What needs to be done: In how many lines of the data below does the word "getNet" appear? Reply with the number and nothing more.

BEGIN Dataset extract

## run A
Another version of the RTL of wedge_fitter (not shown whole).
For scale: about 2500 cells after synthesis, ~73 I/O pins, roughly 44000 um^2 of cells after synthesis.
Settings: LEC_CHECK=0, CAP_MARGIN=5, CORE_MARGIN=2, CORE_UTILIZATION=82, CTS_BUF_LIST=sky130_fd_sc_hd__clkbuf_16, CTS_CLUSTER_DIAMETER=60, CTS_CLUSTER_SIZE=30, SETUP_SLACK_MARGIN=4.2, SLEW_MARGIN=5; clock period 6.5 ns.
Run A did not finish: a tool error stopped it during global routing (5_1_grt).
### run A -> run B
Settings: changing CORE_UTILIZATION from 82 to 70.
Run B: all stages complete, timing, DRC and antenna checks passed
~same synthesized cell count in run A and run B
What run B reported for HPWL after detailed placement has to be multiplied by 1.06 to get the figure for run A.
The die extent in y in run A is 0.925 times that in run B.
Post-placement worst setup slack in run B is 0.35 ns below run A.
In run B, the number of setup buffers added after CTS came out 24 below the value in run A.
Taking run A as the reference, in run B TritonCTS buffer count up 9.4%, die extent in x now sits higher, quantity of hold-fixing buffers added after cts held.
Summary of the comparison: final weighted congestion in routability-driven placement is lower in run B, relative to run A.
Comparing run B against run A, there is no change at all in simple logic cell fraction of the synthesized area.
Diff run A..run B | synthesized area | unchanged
This design comes from an exercise in tuning for small area, a short achievable clock period and few clock cycles per item on the open sky130 flow, not from production work. The RTL was checked by simulation tests, not by an equivalence proof against the original design. The flow treats the clock pin as an ideal source, which a real chip does not have. Power figures rest on the tool's default switching activity, not on a simulated workload.

--- flow/flow/run.sh ---
#!/bin/bash
# The standard flow (standard.sh) with these changes:
#  - synthesis maps combinational logic with flow/abc_map.script (see flow/synth.tcl);
#  - the port buffers are sky130_fd_sc_hd__buf_1 cells (the standard flow picks delay cells);
#  - a few slow combinational cells are added to the platform's don't-use list,
#    for synthesis and layout alike.
# Registers are mapped exactly as in the standard synthesis.
set -euo pipefail
W=$(pwd)
export BUFFER_PORTS_ARGS="-buffer_cell sky130_fd_sc_hd__buf_1"
export MY_ABC_SCRIPT=$W/flow/abc_map.script
export FLOW_SYNTH_TCL=$W/synth_recipe.tcl
# optional ORFS step hooks: flow/pre_resize.tcl and flow/pre_cts.tcl
if [[ -f $W/flow/pre_resize.tcl ]]; then export PRE_RESIZE_TCL=$W/flow/pre_resize.tcl; fi
if [[ -f $W/flow/pre_cts.tcl ]]; then export PRE_CTS_TCL=$W/flow/pre_cts.tcl; fi
DU="sky130_fd_sc_hd__probe_p_8 sky130_fd_sc_hd__probec_p_8 sky130_fd_sc_hd__lpflow_bleeder_1 sky130_fd_sc_hd__lpflow_clkbufkapwr_1 sky130_fd_sc_hd__lpflow_clkbufkapwr_16 sky130_fd_sc_hd__lpflow_clkbufkapwr_2 sky130_fd_sc_hd__lpflow_clkbufkapwr_4 sky130_fd_sc_hd__lpflow_clkbufkapwr_8 sky130_fd_sc_hd__lpflow_clkinvkapwr_1 sky130_fd_sc_hd__lpflow_clkinvkapwr_16 sky130_fd_sc_hd__lpflow_clkinvkapwr_2 sky130_fd_sc_hd__lpflow_clkinvkapwr_4 sky130_fd_sc_hd__lpflow_clkinvkapwr_8 sky130_fd_sc_hd__lpflow_decapkapwr_12 sky130_fd_sc_hd__lpflow_decapkapwr_3 sky130_fd_sc_hd__lpflow_decapkapwr_4 sky130_fd_sc_hd__lpflow_decapkapwr_6 sky130_fd_sc_hd__lpflow_decapkapwr_8 sky130_fd_sc_hd__lpflow_inputiso0n_1 sky130_fd_sc_hd__lpflow_inputiso0p_1 sky130_fd_sc_hd__lpflow_inputiso1n_1 sky130_fd_sc_hd__lpflow_inputiso1p_1 sky130_fd_sc_hd__lpflow_inputisolatch_1 sky130_fd_sc_hd__lpflow_isobufsrc_1 sky130_fd_sc_hd__lpflow_isobufsrc_16 sky130_fd_sc_hd__lpflow_isobufsrc_2 sky130_fd_sc_hd__lpflow_isobufsrc_4 sky130_fd_sc_hd__lpflow_isobufsrc_8 sky130_fd_sc_hd__lpflow_isobufsrckapwr_16 sky130_fd_sc_hd__lpflow_lsbuf_lh_hl_isowell_tap_1 sky130_fd_sc_hd__lpflow_lsbuf_lh_hl_isowell_tap_2 sky130_fd_sc_hd__lpflow_lsbuf_lh_hl_isowell_tap_4 sky130_fd_sc_hd__lpflow_lsbuf_lh_isowell_4 sky130_fd_sc_hd__lpflow_lsbuf_lh_isowell_tap_1 sky130_fd_sc_hd__lpflow_lsbuf_lh_isowell_tap_2 sky130_fd_sc_hd__lpflow_lsbuf_lh_isowell_tap_4 sky130_fd_sc_hd__a222oi_1 sky130_fd_sc_hd__or4_1 sky130_fd_sc_hd__or4_2 sky130_fd_sc_hd__or4_4 sky130_fd_sc_hd__nor4_1 sky130_fd_sc_hd__nor4_2 sky130_fd_sc_hd__nor4_4 sky130_fd_sc_hd__or4b_1 sky130_fd_sc_hd__or4b_2 sky130_fd_sc_hd__or4b_4 sky130_fd_sc_hd__or4bb_1 sky130_fd_sc_hd__or4bb_2 sky130_fd_sc_hd__or4bb_4 sky130_fd_sc_hd__nor4b_1 sky130_fd_sc_hd__nor4b_2 sky130_fd_sc_hd__nor4b_4 sky130_fd_sc_hd__nor4bb_1 sky130_fd_sc_hd__nor4bb_2 sky130_fd_sc_hd__nor4bb_4"
bash standard.sh "DONT_USE_CELLS=$DU" SYNTH_SCRIPT=$W/flow/synth.tcl synth > synth.log 2>&1
bash standard.sh "DONT_USE_CELLS=$DU" SYNTH_SCRIPT=$W/flow/synth.tcl  finish > layout.log 2>&1
--- flow/flow/abc_map.script ---
&get -n
&st
&syn2
&dch -f
&nf -R 20
&put
--- flow/flow/pre_cts.tcl ---
# Hook run by ORFS's CTS step (PRE_CTS_TCL), after placement.
# The port buffer of each register-read select is strong enough to drive the
# select's 32 gates itself, so the buffers placement added behind it go.
set block [ord::get_db_block]
foreach bt [$block getBTerms] {
  if {![string match {bus2ip_rdce*} [$bt getName]]} { continue }
  foreach it [[$bt getNet] getITerms] {
    set pbuf [$it getInst]
    foreach ot [$pbuf getITerms] {
      if {![$ot isOutputSignal]} { continue }
      foreach lt [[$ot getNet] getITerms] {
        set li [$lt getInst]
        if {$li eq $pbuf} { continue }
        set m [[$li getMaster] getName]
        if {[string match {sky130_fd_sc_hd__buf_*} $m] || [string match {sky130_fd_sc_hd__clkbuf_*} $m]} {
          puts "pre_cts: removing [$li getName] ($m) behind [$pbuf getName]"
          remove_buffers [$li getName]
        }
      }
    }
  }
}
--- flow/flow/pre_resize.tcl ---
# Hook run by ORFS's resize step (PRE_RESIZE_TCL), before repair_design.
# Each register-read select drives one gate per data bit, so its port buffer
# is made strong enough to drive them all; the read-data and acknowledge
# outputs get a slightly stronger port buffer than the default.
set block [ord::get_db_block]
foreach bt [$block getBTerms] {
  set name [$bt getName]
  set net [$bt getNet]
  if {$net eq "NULL"} { continue }
  if {[string match {bus2ip_rdce*} $name]} {
    foreach it [$net getITerms] {
      set inst [[$it getInst] getName]
      puts "size_io: $inst -> sky130_fd_sc_hd__buf_16"
      replace_cell $inst sky130_fd_sc_hd__buf_16
    }
  } elseif {[string match {ip2bus_data*} $name] || $name eq "ip2bus_wrack" || $name eq "ip2bus_rdack"} {
    foreach it [$net getITerms] {
      if {[$it isOutputSignal]} {
        set inst [[$it getInst] getName]
        puts "size_io: $inst -> sky130_fd_sc_hd__buf_2"
        replace_cell $inst sky130_fd_sc_hd__buf_2
      }
    }
  }
}
--- flow/flow/synth.tcl ---
# The standard flow's synthesis script (synth_recipe.tcl) unchanged, except that the
# combinational mapping calls ABC with flow/abc_map.script instead of ORFS's
# abc_speed.script. Registers are mapped before ABC runs, so they come out
# exactly as in the standard synthesis.
proc abc {args} {
  set i [lsearch -exact $args -script]
  if {$i >= 0 && [string match *abc_speed* [lindex $args [expr {$i+1}]]]} {
    lset args [expr {$i+1}] $::env(MY_ABC_SCRIPT)
  }
  puts "abc wrapper: $args"
  yosys abc {*}$args
}
source $::env(FLOW_SYNTH_TCL)
--- flow/standard.sh ---
#!/bin/bash
# synth_recipe.tcl (not shown) runs the flow's synth.tcl, then flattens the netlist and writes it again
# the make line also repeats each setting of config.mk as NAME=value (left out here)
make -C /OpenROAD-flow-scripts/flow DESIGN_CONFIG=/design/flow/config.mk WORK_HOME=/design/flow/orfs CLKGATE_MAP_FILE= SYNTH_SCRIPT=/design/flow/synth_recipe.tcl "${@:-finish}"
--- flow/config.mk ---
export PLATFORM = sky130hd
export DESIGN_NAME = simple_dma
export DESIGN_NICKNAME = simple_dma
export VERILOG_FILES = /design/flow/design.v
export SDC_FILE = /design/flow/constraint.sdc
export NUM_CORES = 4
export LEC_CHECK = 0
export ABC_CLOCK_PERIOD_IN_PS = 2000
export CAP_MARGIN = 20
export CORE_MARGIN = 2
export CORE_UTILIZATION = 72
export CTS_CLUSTER_DIAMETER = 70
export CTS_CLUSTER_SIZE = 25
export PLACE_DENSITY = 0.8
export SETUP_SLACK_MARGIN = 2.45
export SLEW_MARGIN = 20
--- flow/constraint.sdc ---
create_clock -name core_clock -period 5.0 [get_ports {Bus2IP_Clk}]
set_input_delay 1.0000 -clock core_clock [delete_from_list [all_inputs] [get_ports {Bus2IP_Clk}]]
set_output_delay 1.0000 -clock core_clock [all_outputs]
set_load 0.01 [all_outputs]
From an optimization exercise on the open Yosys and OpenROAD flow, aimed at small area; shortcuts taken in it are not production practice. Only simulation tests tie the RTL to the original design; equivalence was not proved.

==> inputs of job 1525 <==
==> flow/design.v (excerpt) <==
module infix_expression_evaluator #(
	parameter int STACK_DEPTH = 16,
	parameter int VALUE_WIDTH = 32
) (
	input  wire logic        clk,
	input  wire logic        arst_n,
	input  wire logic        start,
	output logic             busy,
	input  wire logic [7:0]  symbol,
	input  wire logic        last,
	output logic             done,
	output logic [31:0]      value,
	output logic [1:0]       status
);
clock: 9.0 ns
lec_check: 0
cap_margin: 20
core_margin: 2
core_utilization: 40
slew_margin: 20
standard.sh (not shown) runs the stock make flow with config.mk's settings and CLKGATE_MAP_FILE= SYNTH_SCRIPT=/design/flow/synth_recipe.tcl, a recipe that flattens the netlist after the stock synthesis.
==> flow/flow/run.sh <==
#!/bin/bash
# Layout flow: the standard flow (standard.sh, unchanged synthesis) with
# two settings passed through the environment:
#  - clock tree synthesis without dummy loads, with sink clusters of up to
#    30 flip-flops within 60 um;
#  - port buffers of the smallest buffer cell.
# The full output goes to standard.log in the work folder.
export CTS_ARGS="-sink_clustering_enable -repair_clock_nets -dont_use_dummy_load -sink_clustering_size 20 -sink_clustering_max_diameter 50 -buf_list sky130_fd_sc_hd__clkbuf_8"
export BUFFER_PORTS_ARGS="-buffer_cell sky130_fd_sc_hd__buf_1"
bash standard.sh > standard.log 2>&1
==> job 958 (differences from job 1525) <==
==> flow/run.sh (new file) <==
#!/bin/bash
# synth_recipe.tcl (not shown) runs the flow's synth.tcl, then flattens the netlist and writes it again
# the make line also repeats each setting of config.mk as NAME=value (left out here)
make -C /OpenROAD-flow-scripts/flow DESIGN_CONFIG=/design/flow/config.mk WORK_HOME=/design/flow/orfs CLKGATE_MAP_FILE= SYNTH_SCRIPT=/design/flow/synth_recipe.tcl finish
removed: flow/flow/run.sh
removed: flow/standard.sh
==> job 6414 (differences from job 1525) <==
==> flow/design.v (replaced) <==
`default_nettype none
module infix_expression_evaluator #(
	parameter int STACK_DEPTH = 16,
	parameter int VALUE_WIDTH = 32
) (
	input  wire logic        clk,
	input  wire logic        arst_n,
	input  wire logic        start,
	output logic             busy,
	input  wire logic [7:0]  symbol,
	input  wire logic        last,
	output logic             done,
	output logic [31:0]      value,
	output logic [1:0]       status
);
	localparam int N = 15;    
	localparam logic [2:0] P_ADD = 3'b000, P_SUB = 3'b001, P_MUL = 3'b100, P_DIV = 3'b101,
	                       P_OPEN = 3'b010, P_CLOSE = 3'b011, P_FIN = 3'b110, P_NOP = 3'b111;
	localparam logic [1:0] E_OK = 2'd0, E_BAD = 2'd1, E_DIVZ = 2'd2, E_STACK = 2'd3;
	localparam logic [3:0] S_IDLE = 4'd0, S_OPR = 4'd1, S_PRE = 4'd2, S_EMIT = 4'd3,
	                       S_LD = 4'd4, S_ZR = 4'd5, S_A1 = 4'd6, S_MV = 4'd7,
	                       S_A2 = 4'd8, S_ZC = 4'd9, S_SH = 4'd10, S_TR = 4'd11,
	                       S_NG1 = 4'd12, S_NG2 = 4'd13, S_POP = 4'd14;
	logic [3:0]  state;
	logic [3:0]  ph;             
	logic [4:0]  cnt_d, cnt_o;   
	logic [1:0]  err;
	logic [2:0]  pend, top_o;
	logic        lastq, f, neg;
	logic [5:0]  k;
	logic [31:0] X, Y, R;
	logic [N*32-1:0] ring;
	logic [N*3-1:0]  oring;
	wire [31:0] tap  = ring[N*32-1 -: 32];
	wire [2:0]  otap = oring[N*3-1 -: 3];
	wire is_dig = (symbol >= 8'd48) && (symbol <= 8'd57);
	logic       is_op;
	logic [2:0] sym_code;
	always_comb begin
		is_op = 1'b1;
		sym_code = P_ADD;
		case (symbol)
			8'd43: sym_code = P_ADD;
			8'd45: sym_code = P_SUB;
			8'd42: sym_code = P_MUL;
			8'd47: sym_code = P_DIV;
			8'd40: sym_code = P_OPEN;
			8'd41: sym_code = P_CLOSE;
			default: is_op = 1'b0;
		endcase
	end
	wire [3:0] cd1 = 4'(cnt_d - 5'd1);
	wire [3:0] cd2 = 4'(cnt_d - 5'd2);
	wire [3:0] co1 = 4'(cnt_o - 5'd1);
	wire [3:0] co2 = 4'(cnt_o - 5'd2);
	wire d_empty = (cnt_d == 5'd0);
	wire d_full  = (cnt_d == 5'd16);
	wire o_empty = (cnt_o == 5'd0);
	wire o_full  = (cnt_o == 5'd16);
	wire dig_wait = is_dig && (err == E_OK) && !d_empty && !d_full && (ph != cd1);
	assign busy = (state != S_IDLE) || dig_wait;
	wire acc = start && !busy;
	wire op_mul = (top_o == P_MUL);
	wire op_div = (top_o == P_DIV);
	wire op_sub = (top_o == P_SUB);
	logic        inv;
	wire  [32:0] T  = {1'b0, R} + ({X[31], X} ^ {33{inv}}) + 33'(inv);
	wire         nb = !T[32];
	always_comb begin
		case (state)
			S_A1:  inv = op_div & X[31];
			S_A2:  inv = op_sub;
			S_NG2: inv = neg;
			default: inv = op_div & !X[31];
		endcase
	end
	logic [3:0] state_n;
	logic [4:0] cnt_d_n, cnt_o_n;
	logic [1:0] err_n;
	logic [2:0] pend_n, top_o_n;
	logic       lastq_n;
	logic       wr_d, wr_o;
	logic       red, push, pop, fin_now, cdone;
	logic       x_tap, x_y, y_r, y_sh, r_zero, r_dig, r_sum, r_sh;
	always_comb begin
		state_n = state;
		cnt_d_n = cnt_d;
		cnt_o_n = cnt_o;
		err_n   = err;
		pend_n  = pend;
		top_o_n = top_o;
		lastq_n = lastq;
		wr_d = 1'b0; wr_o = 1'b0;
		x_tap = 1'b0; x_y = 1'b0; y_r = 1'b0; y_sh = 1'b0;
		r_zero = 1'b0; r_dig = 1'b0; r_sum = 1'b0; r_sh = 1'b0;
		done = 1'b0;
		red = 1'b0; push = 1'b0; pop = 1'b0; fin_now = 1'b0; cdone = 1'b0;
		case (state)
			S_IDLE: if (acc) begin
				if (err != E_OK) begin
					if (last) state_n = S_PRE;
				end else if (is_dig) begin
					if (d_full) begin
						err_n = E_STACK;
						if (last) state_n = S_PRE;
					end else begin
						wr_d = !d_empty;
						r_dig = 1'b1;
						cnt_d_n = cnt_d + 5'd1;
						if (last) begin
							pend_n = P_FIN;
							lastq_n = 1'b1;
							state_n = S_OPR;
						end
					end
				end else if (is_op) begin
					pend_n = sym_code;
					lastq_n = last;
					state_n = S_OPR;
				end else begin
					err_n = E_BAD;
					if (last) state_n = S_PRE;
				end
			end
			S_OPR: begin
				red = 1'b0; push = 1'b0; pop = 1'b0; fin_now = 1'b0; cdone = 1'b0;
				case (pend)
					P_ADD, P_SUB: if (!o_empty && top_o != P_OPEN) red = 1'b1; else push = 1'b1;
					P_MUL, P_DIV: if (!o_empty && top_o[2]) red = 1'b1; else push = 1'b1;
					P_OPEN: push = 1'b1;
					P_CLOSE: begin
						if (o_empty) err_n = E_STACK;
						else if (top_o != P_OPEN) red = 1'b1;
						else begin pop = 1'b1; pend_n = P_NOP; end
					end
					P_NOP: cdone = 1'b1;
					default: begin  
						if (o_empty) fin_now = 1'b1;
						else if (top_o != P_OPEN) red = 1'b1;
						else pop = 1'b1;
					end
				endcase
				if (o_empty && pend == P_CLOSE) begin
					state_n = lastq ? S_PRE : S_IDLE;
				end else if (fin_now) begin
					if (d_empty) err_n = E_STACK;
					state_n = S_PRE;
				end else if (pop) begin
					state_n = S_POP;
				end else if (red) begin
					if (cnt_d < 5'd2) begin
						err_n = E_STACK;
						state_n = lastq ? S_PRE : S_IDLE;
					end else state_n = S_LD;
				end else if (push) begin
					if (o_full) begin
						err_n = E_STACK;
						state_n = lastq ? S_PRE : S_IDLE;
					end else if (o_empty || ph == co1) begin
						wr_o = !o_empty;
						top_o_n = pend;
						cnt_o_n = cnt_o + 5'd1;
						cdone = 1'b1;
					end
				end
				if (cdone) begin
					if (lastq) pend_n = P_FIN;
					else state_n = S_IDLE;
				end
			end
			S_POP: begin
				if (cnt_o < 5'd2 || ph == co2) begin
					top_o_n = otap;
					cnt_o_n = cnt_o - 5'd1;
					state_n = S_OPR;
				end
			end
			S_LD: begin
				if (ph == cd2) begin
					x_tap = 1'b1;
					y_r = 1'b1;
					cnt_d_n = cnt_d - 5'd1;
					state_n = S_ZR;
				end
			end
			S_ZR: begin
				r_zero = 1'b1;
				state_n = op_mul ? S_SH : S_A1;
			end
			S_A1: begin
				r_sum = 1'b1;
				state_n = S_MV;
			end
			S_MV: begin
				x_y = 1'b1;
				y_r = 1'b1;
				if (op_div) begin
					r_zero = 1'b1;
					state_n = S_ZC;
				end else state_n = S_A2;
			end
			S_A2: begin
				r_sum = 1'b1;
				state_n = S_POP;
			end
			S_ZC: begin
				if (nb) begin
					err_n = E_DIVZ;
					state_n = lastq ? S_PRE : S_IDLE;
				end else state_n = S_SH;
			end
			S_SH: begin
				r_sh = 1'b1;
				y_sh = 1'b1;
				state_n = (k == 6'd32) ? S_NG1 : S_TR;
			end
			S_TR: begin
				r_sum = op_mul ? f : nb;
				state_n = (op_mul && k == 6'd31) ? S_POP : S_SH;
			end
			S_NG1: begin
				x_y = 1'b1;
				r_zero = 1'b1;
				state_n = S_NG2;
			end
			S_NG2: begin
				r_sum = 1'b1;
				state_n = S_POP;
			end
			S_PRE: begin
				r_zero = (err != E_OK);
				state_n = S_EMIT;
			end
			S_EMIT: begin
				done = 1'b1;
				cnt_d_n = 5'd0;
				cnt_o_n = 5'd0;
				err_n = E_OK;
				state_n = S_IDLE;
			end
			default: state_n = S_IDLE;
		endcase
	end
	always_ff @(posedge clk or negedge arst_n) begin
		if (!arst_n) begin
			state <= S_IDLE;
			ph    <= 4'd0;
			cnt_d <= 5'd0;
			cnt_o <= 5'd0;
			err   <= E_OK;
		end else begin
			state <= state_n;
			ph    <= (ph == 4'(N-1)) ? 4'd0 : ph + 4'd1;
			cnt_d <= cnt_d_n;
			cnt_o <= cnt_o_n;
			err   <= err_n;
		end
	end
	always_ff @(posedge clk) begin
		pend  <= pend_n;
		top_o <= top_o_n;
		lastq <= lastq_n;
		if (state == S_SH) f <= Y[31];
		else if (state == S_TR) f <= nb;
		if (state == S_A1) neg <= X[31] ^ Y[31];
		if (state == S_ZC) k <= 6'd0;
		else if (state == S_ZR) k <= 6'd0;
		else if (state == S_TR) k <= k + 6'd1;
		if (x_tap) X <= tap;
		else if (x_y) X <= Y;
		if (y_r) Y <= R;
		else if (y_sh) Y <= {Y[30:0], f};
		if (r_sum) R <= T[31:0];
		else if (r_sh) R <= {R[30:0], op_div & Y[31]};
		else if (r_dig) R <= {28'd0, symbol[3:0]};
		else if (r_zero) R <= 32'd0;
		ring  <= {ring[(N-1)*32-1:0], wr_d ? R : tap};
		oring <= {oring[(N-1)*3-1:0], wr_o ? top_o : otap};
	end
	assign value  = R;
	assign status = err;
endmodule
`default_nettype wire
==> flow/run.sh (new file) <==
#!/bin/bash
# synth_recipe.tcl (not shown) runs the flow's synth.tcl, then flattens the netlist and writes it again
# the make line also repeats each setting of config.mk as NAME=value (left out here)
make -C /OpenROAD-flow-scripts/flow DESIGN_CONFIG=/design/flow/config.mk WORK_HOME=/design/flow/orfs CLKGATE_MAP_FILE= SYNTH_SCRIPT=/design/flow/synth_recipe.tcl finish
removed: flow/flow/run.sh
removed: flow/standard.sh
==> qor summary <==
metric                                                               job 6414                     job 958                   job 1525
Fillers                                                                  4310                        4240                       4387
Syn-to-layout area delta                                               16.35%                      14.88%                     6.486%
Multi-Input Combinational                                                 721                         731                        731
Number of synthesized flops with an enable pin                            105                         108                        108
Met3 track demand over resource in global routing                      2.620%                      2.584%                     2.846%
Starting utilization of the core area                                  40.62%                      40.56%                     40.56%
Number of cells after detailed placement                                 2117                        2052                       2053
Result of the run                                              finished clean              finished clean             finished clean
Cell at the root of the clock tree                 sky130_fd_sc_hd__clkbuf_16  sky130_fd_sc_hd__clkbuf_16  sky130_fd_sc_hd__clkbuf_8
CP peak stage delay                                                   0.82 ns                     0.59 ns                    0.70 ns
Core footprint                                                      49150 um2                   47750 um2                  47750 um2
Async S/R FF share, synth                                              3.049%                      3.210%                     3.210%
CP Data Required Time                                                 9.23 ns                     7.20 ns                    9.32 ns
Crit. path cell count                                                      18                           6                         16
Count of clock buffers in the final design                                 80                          84                         48

re-timing with driven ports:
In the flow no input, the clock included, has a driving cell. The finished layouts below were timed again as built, in two steps.
Step 1 sets driving cells, clkbuf_16 on the clock port and buf_2 on the other inputs (assumed; they add their load-dependent delay and slew).
Step 2 moves the port delays by t, midway between the first and last clock arrival at a register: inputs arrive t later, outputs are due t later. That takes back most of the time a late clock gives input paths.
Slacks: ideal / step 1 / step 2; pairs: ideal / step 1.
run	t (ns)	setup WS [ns]	worst slew at a driven data input, ns	pins driven straight from the clock port
job 1525	0.654	3.405 / 3.405 / 3.405	0.04	1
job 958	0.648	3.284 / 3.259 / 3.259	0.04	1
job 6414	0.649	2.563 / 2.563 / 2.563	0.05	1
After both steps setup and hold are still met in every run listed. For job 958, which loses most, drivers alone change the setup slack by -0.025 ns; drivers and shift together by -0.025 ns.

END Dataset extract

Answer for this exercise: 3